The output is the lines below from the one with "global routing |" through the one with "run 2: kinds", both included, printed exactly and with no other line.
━━ Record set ━━
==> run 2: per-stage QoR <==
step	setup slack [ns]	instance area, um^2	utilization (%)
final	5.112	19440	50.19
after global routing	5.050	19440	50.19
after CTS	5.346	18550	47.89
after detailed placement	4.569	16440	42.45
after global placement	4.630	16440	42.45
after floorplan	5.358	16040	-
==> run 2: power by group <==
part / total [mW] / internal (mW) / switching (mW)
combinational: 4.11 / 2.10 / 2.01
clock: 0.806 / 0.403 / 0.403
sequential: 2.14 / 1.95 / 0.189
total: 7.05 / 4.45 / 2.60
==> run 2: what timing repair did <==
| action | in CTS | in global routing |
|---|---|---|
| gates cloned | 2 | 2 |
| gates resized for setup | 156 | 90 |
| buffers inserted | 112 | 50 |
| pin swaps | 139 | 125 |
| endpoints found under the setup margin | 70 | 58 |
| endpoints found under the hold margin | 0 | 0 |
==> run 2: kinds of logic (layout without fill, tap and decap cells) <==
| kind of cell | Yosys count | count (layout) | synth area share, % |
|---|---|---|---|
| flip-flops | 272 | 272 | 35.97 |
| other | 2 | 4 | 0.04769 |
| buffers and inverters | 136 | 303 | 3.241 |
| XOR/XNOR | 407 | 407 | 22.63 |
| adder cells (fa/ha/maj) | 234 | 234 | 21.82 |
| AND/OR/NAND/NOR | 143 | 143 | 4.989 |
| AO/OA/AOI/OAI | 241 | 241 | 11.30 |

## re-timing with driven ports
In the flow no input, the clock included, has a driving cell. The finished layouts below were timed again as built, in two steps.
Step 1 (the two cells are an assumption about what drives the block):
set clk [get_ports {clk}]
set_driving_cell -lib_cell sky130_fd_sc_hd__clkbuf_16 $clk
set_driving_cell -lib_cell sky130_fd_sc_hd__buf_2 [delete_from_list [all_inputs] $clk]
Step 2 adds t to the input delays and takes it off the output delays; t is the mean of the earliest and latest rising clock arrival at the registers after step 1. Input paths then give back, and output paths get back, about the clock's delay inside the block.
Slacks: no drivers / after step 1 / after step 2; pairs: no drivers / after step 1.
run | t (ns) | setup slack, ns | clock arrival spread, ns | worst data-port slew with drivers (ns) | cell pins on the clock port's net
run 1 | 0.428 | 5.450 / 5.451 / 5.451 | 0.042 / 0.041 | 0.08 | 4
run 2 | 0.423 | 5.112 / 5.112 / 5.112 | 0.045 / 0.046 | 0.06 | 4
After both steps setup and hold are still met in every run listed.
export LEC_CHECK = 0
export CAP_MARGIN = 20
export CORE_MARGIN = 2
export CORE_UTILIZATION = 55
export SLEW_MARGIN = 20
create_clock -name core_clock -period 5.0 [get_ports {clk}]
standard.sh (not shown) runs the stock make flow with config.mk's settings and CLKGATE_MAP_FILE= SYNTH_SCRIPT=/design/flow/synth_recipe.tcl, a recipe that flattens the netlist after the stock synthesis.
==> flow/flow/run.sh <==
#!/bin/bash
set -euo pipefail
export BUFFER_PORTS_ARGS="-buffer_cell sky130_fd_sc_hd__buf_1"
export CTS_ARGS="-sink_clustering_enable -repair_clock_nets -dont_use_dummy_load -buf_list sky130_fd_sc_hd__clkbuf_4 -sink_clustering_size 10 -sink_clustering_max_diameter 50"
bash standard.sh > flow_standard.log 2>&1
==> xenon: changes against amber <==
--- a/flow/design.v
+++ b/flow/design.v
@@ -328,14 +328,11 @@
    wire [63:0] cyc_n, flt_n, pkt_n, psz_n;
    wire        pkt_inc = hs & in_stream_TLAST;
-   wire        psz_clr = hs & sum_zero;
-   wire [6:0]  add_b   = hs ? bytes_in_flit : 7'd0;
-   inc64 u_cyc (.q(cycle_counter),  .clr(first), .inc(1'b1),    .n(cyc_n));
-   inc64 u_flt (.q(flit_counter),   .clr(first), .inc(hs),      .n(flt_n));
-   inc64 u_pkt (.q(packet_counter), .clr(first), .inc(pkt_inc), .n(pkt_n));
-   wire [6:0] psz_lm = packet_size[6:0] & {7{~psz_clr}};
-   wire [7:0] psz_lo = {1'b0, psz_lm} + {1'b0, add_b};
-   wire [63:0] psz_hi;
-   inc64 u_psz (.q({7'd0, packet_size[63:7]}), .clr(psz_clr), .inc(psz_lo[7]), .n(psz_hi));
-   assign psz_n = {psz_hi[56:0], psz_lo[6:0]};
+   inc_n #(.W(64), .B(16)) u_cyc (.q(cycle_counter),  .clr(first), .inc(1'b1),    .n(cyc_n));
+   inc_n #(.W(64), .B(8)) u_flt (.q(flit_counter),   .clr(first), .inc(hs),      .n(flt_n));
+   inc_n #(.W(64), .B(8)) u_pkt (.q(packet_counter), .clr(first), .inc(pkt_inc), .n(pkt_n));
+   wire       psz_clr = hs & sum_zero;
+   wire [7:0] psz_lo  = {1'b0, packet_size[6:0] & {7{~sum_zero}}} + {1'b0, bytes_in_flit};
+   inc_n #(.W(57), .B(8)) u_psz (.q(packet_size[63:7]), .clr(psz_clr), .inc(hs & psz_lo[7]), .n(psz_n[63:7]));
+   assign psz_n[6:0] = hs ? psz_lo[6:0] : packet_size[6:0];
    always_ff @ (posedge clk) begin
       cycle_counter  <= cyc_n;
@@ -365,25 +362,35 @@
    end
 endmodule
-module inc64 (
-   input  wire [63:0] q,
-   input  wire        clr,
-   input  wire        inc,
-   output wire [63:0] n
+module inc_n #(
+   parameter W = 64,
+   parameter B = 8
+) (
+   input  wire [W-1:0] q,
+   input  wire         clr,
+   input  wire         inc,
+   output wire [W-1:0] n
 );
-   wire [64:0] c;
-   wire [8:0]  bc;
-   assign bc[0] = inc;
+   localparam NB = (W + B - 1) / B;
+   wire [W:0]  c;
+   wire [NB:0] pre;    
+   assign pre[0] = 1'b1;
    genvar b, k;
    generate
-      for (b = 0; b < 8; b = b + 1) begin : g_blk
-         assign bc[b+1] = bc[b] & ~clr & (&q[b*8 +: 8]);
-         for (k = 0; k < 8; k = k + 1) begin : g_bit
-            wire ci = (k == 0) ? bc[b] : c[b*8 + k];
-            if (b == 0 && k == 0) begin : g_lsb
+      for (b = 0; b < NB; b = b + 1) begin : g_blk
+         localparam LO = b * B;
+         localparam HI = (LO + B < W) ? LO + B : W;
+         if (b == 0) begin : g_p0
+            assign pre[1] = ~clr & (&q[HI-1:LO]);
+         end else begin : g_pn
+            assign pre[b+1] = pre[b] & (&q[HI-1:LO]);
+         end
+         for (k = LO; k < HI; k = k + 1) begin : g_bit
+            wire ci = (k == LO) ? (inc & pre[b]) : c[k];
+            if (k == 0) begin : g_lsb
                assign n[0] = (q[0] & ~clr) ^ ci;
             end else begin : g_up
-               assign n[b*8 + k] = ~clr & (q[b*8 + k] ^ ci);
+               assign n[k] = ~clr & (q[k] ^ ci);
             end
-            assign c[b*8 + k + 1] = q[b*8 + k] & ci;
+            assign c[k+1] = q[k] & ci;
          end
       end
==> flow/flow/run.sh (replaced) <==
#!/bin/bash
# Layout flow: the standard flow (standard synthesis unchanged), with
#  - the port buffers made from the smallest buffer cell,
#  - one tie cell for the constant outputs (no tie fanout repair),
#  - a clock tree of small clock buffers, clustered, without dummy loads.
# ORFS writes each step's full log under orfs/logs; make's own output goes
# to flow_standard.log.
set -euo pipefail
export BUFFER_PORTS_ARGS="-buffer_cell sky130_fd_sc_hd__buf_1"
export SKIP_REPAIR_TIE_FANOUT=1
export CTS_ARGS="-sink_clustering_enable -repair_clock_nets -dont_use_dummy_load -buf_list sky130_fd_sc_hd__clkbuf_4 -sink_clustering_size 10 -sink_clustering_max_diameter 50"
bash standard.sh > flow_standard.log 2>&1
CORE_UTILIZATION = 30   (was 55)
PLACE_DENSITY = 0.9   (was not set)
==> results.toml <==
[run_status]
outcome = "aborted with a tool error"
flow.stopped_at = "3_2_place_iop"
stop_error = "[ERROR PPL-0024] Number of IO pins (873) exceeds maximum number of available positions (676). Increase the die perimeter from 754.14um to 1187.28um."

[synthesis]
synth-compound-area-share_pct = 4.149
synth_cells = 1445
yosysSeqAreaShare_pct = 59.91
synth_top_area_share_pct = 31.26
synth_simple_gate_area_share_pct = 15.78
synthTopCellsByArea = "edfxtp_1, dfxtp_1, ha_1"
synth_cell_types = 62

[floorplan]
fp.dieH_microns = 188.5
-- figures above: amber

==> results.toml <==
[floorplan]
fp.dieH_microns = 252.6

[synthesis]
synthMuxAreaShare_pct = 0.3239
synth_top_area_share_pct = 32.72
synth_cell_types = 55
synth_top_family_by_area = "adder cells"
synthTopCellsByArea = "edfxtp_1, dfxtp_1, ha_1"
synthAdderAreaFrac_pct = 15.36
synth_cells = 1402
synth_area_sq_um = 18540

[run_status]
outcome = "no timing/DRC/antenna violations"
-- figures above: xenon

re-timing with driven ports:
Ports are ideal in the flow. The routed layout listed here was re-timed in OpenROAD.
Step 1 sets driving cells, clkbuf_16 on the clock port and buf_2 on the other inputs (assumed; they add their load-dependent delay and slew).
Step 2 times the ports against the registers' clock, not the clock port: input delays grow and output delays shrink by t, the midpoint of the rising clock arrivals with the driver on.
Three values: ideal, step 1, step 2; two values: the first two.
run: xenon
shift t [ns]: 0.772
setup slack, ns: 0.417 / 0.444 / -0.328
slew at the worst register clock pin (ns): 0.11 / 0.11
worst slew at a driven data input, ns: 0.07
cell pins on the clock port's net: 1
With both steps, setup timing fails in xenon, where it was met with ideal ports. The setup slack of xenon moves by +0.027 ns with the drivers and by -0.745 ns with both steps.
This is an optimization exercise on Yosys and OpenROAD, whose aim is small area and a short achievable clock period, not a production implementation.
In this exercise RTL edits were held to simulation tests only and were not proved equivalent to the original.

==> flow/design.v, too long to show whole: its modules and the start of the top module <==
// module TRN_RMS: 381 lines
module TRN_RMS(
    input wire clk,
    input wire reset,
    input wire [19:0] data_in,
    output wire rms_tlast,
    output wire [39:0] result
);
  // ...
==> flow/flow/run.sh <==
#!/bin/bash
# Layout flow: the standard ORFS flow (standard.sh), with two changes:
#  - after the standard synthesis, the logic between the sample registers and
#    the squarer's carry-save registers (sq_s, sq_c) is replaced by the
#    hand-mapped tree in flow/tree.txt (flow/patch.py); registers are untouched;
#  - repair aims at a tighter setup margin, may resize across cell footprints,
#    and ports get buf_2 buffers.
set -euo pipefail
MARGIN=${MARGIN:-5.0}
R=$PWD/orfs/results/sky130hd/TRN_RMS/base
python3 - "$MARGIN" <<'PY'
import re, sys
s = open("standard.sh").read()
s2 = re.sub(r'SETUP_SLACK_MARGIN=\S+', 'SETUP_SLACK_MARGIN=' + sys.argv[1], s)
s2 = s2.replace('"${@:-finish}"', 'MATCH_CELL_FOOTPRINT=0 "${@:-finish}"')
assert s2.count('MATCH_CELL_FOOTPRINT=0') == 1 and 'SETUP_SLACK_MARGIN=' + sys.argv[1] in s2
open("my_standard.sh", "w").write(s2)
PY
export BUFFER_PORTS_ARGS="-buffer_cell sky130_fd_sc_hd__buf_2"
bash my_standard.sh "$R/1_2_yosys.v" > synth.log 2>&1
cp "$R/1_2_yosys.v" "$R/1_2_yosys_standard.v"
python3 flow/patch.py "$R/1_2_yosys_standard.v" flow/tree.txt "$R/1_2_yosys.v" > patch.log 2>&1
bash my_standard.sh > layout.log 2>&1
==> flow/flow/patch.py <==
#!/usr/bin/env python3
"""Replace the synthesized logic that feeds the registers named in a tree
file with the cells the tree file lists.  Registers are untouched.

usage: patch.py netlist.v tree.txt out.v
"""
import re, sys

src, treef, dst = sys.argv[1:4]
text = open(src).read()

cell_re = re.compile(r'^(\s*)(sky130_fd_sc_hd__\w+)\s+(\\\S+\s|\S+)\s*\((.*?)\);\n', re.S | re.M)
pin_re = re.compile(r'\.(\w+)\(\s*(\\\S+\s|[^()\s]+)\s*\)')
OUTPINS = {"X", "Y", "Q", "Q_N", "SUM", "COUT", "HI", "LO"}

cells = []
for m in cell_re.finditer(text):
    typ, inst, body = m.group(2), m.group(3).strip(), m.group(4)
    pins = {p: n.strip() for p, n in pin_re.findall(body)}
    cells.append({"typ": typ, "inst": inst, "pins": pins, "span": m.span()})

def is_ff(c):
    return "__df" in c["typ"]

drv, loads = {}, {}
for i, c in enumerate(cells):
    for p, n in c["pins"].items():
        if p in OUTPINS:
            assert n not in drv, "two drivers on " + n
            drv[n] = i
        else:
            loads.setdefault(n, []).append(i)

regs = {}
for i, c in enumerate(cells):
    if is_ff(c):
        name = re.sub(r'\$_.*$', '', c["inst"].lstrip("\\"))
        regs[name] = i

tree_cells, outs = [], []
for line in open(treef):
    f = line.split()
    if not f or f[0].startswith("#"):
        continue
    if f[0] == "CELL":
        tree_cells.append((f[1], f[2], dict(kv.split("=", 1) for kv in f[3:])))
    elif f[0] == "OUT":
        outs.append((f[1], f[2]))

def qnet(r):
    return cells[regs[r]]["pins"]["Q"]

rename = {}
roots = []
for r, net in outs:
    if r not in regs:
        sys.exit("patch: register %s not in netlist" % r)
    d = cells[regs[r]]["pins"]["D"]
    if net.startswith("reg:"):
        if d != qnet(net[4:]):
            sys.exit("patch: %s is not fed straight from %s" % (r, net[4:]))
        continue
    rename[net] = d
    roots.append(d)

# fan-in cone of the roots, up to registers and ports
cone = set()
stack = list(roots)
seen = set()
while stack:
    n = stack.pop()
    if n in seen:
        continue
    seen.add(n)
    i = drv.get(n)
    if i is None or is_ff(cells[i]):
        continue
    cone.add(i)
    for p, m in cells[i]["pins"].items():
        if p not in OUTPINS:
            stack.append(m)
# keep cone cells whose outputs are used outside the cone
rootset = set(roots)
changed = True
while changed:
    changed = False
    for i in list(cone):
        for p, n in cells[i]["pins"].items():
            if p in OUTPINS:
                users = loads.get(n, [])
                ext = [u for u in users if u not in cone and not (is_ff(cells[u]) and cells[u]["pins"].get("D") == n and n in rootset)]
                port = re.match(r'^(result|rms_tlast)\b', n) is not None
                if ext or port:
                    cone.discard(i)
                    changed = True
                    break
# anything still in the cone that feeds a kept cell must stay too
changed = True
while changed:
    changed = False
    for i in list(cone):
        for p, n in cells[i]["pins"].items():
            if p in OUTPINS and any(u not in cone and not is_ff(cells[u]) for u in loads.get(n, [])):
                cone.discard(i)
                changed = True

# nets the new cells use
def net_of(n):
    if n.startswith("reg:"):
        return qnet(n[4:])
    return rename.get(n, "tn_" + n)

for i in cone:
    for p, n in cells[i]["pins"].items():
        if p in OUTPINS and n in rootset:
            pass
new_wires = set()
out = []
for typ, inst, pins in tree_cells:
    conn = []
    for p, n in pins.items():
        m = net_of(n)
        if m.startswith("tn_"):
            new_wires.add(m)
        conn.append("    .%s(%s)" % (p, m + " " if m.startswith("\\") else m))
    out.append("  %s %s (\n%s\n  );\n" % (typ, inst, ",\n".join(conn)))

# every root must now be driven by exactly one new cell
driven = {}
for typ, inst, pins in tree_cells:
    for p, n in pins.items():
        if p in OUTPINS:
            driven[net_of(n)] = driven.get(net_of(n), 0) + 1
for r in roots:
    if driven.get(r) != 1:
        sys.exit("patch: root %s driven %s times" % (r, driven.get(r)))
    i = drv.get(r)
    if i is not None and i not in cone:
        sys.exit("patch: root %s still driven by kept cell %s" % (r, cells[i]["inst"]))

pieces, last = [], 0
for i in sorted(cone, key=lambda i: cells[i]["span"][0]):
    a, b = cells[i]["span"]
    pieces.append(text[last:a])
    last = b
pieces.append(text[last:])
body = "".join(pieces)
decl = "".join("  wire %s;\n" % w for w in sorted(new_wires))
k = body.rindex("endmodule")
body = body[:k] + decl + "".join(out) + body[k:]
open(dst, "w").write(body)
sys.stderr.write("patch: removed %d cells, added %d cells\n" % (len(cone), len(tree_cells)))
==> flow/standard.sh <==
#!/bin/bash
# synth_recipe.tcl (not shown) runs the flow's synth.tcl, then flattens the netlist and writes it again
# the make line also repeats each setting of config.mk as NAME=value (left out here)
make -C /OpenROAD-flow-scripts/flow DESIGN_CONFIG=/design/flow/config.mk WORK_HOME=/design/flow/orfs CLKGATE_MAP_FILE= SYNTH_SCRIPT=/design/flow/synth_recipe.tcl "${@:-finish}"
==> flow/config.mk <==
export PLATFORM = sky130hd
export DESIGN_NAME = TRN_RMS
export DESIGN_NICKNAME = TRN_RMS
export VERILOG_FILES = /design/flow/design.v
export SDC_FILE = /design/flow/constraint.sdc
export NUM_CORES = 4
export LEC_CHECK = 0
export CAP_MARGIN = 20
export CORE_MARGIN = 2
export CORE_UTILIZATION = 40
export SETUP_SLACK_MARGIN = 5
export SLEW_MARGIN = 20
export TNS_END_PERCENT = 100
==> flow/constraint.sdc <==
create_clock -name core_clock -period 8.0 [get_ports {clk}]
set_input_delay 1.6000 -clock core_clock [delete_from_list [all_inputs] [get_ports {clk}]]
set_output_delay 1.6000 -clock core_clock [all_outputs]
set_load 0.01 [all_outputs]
━━━
**Output for this exercise**
| action | in CTS | in global routing |
|---|---|---|
| gates cloned | 2 | 2 |
| gates resized for setup | 156 | 90 |
| buffers inserted | 112 | 50 |
| pin swaps | 139 | 125 |
| endpoints found under the setup margin | 70 | 58 |
| endpoints found under the hold margin | 0 | 0 |
==> run 2: kinds of logic (layout without fill, tap and decap cells) <==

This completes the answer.